You can think of your inner critic as an iceberg. While an iceberg is vast, the bulk of it is underneath the water.

An illustration of an iceberg showing that the tip is what you say, and beneath the water is a huge what you think.

The massive iceberg that took the Titanic out was not the one they could see, but what was under the water level. And the same goes for us. We can hear ourselves saying these negative things, almost as if we’re on autopilot and conditioned to tell them. But what’s propping those statements up are stories beneath us—often, bad stories. 

Question your autopilot statements to make them work for you.

Our self-stories are automated. One moment you might feel calm, but the next, a wave of negativity might hit. So, if you leave it on autopilot, it collects, props all these limiting beliefs that we don’t attend to, and builds up even more.

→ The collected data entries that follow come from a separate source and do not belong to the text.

This design comes from an exercise in tuning for small area on the open sky130 flow, not from production work. RTL that was checked went through simulation tests only; none was proved equivalent to the original. The clock port is modelled as an ideal driver; clocking choices that lean on that would not hold on a real chip. Power is estimated from default activity; no workload was simulated.

==> flow/design.v (excerpt) <==
module edge_top (
    input  logic       clk,
    input  logic       reset,
    input  logic       i_byte_valid,
    input  logic [7:0] i_byte,
    output logic       o_out_valid,
    output logic [7:0] o_out_byte,
    output logic       o_frame_done
);
For scale: ~160 flip-flops, ~5800 µm² of cells after synthesis.
clock: 10.0 ns
lec_check: 0
cap_margin: 0
core_margin: 2
core_utilization: 40
slew_margin: 0
standard.sh (not shown) runs the stock make flow with config.mk's settings and CLKGATE_MAP_FILE= SYNTH_SCRIPT=/design/flow/synth_recipe.tcl, a recipe that flattens the netlist after the stock synthesis.
==> flow/flow/run.sh <==
#!/bin/bash
# The standard ORFS layout (standard.sh) with these changes:
#  - synthesis is the standard flow's (synth_recipe.tcl, the same passes and register
#    mapping), but abc maps the logic with an area-oriented script
#    (flow/abc_area.script) through flow/synth.tcl;
#  - port buffers use the smallest buffer (buf_1);
#  - CTS builds its tree from clkbuf_4 (root clkbuf_4) and adds no dummy loads;
#  - after CTS, fixclk.tcl upsizes any clock buffer whose flip-flop clock pins
#    would see a slew over LIMIT_PS (placement parasitics), then legalises.
# Each tool's output goes to a log file of its own in this folder.
set -euo pipefail
export MY_ABC_SCRIPT="$PWD/flow/abc_area.script"
ARGS=(
  "SYNTH_SCRIPT=$PWD/flow/synth.tcl"
  "GPL_KEEP_OVERFLOW=0"
  "BUFFER_PORTS_ARGS=-buffer_cell sky130_fd_sc_hd__buf_1"
  "CTS_ARGS=-sink_clustering_enable -repair_clock_nets -dont_use_dummy_load -root_buf sky130_fd_sc_hd__clkbuf_4 -buf_list sky130_fd_sc_hd__clkbuf_4"
)
bash standard.sh "${ARGS[@]}" cts > make_cts.log 2>&1
R=orfs/results/sky130hd/edge_top/base
PLATFORM_DIR="$FLOW_HOME/platforms/sky130hd" ODB="$R/4_1_cts.odb" SDC="$R/4_cts.sdc" \
  LIMIT_PS=122 DRYRUN=0 openroad -no_init -exit flow/fixclk.tcl > fixclk.log 2>&1
bash standard.sh "${ARGS[@]}" finish > make_finish.log 2>&1
Other scripts of this flow, unchanged in this note and not shown: flow/flow/abc_area.script, flow/flow/fixclk.tcl, flow/flow/synth.tcl
The starting point completed with no timing, DRC or antenna violations.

Action Step: PAUSE! The next time you feel the inner critic, let’s turn that autopilot into action. Try and connect the negative stories to something GOOD you did.

  • If you think of how terrified you are of losing your job, think of the great time you got promoted or landed a new job.
  • If your family member makes you angry, think of the last good memory of you bonding with them.

The key here is pausing your automation and replacing it with something good. It might be helpful to practice deep breathing exercises like box breathing or meditation.

Don’t be frustrated if it takes a while—be patient and forgiving with yourself.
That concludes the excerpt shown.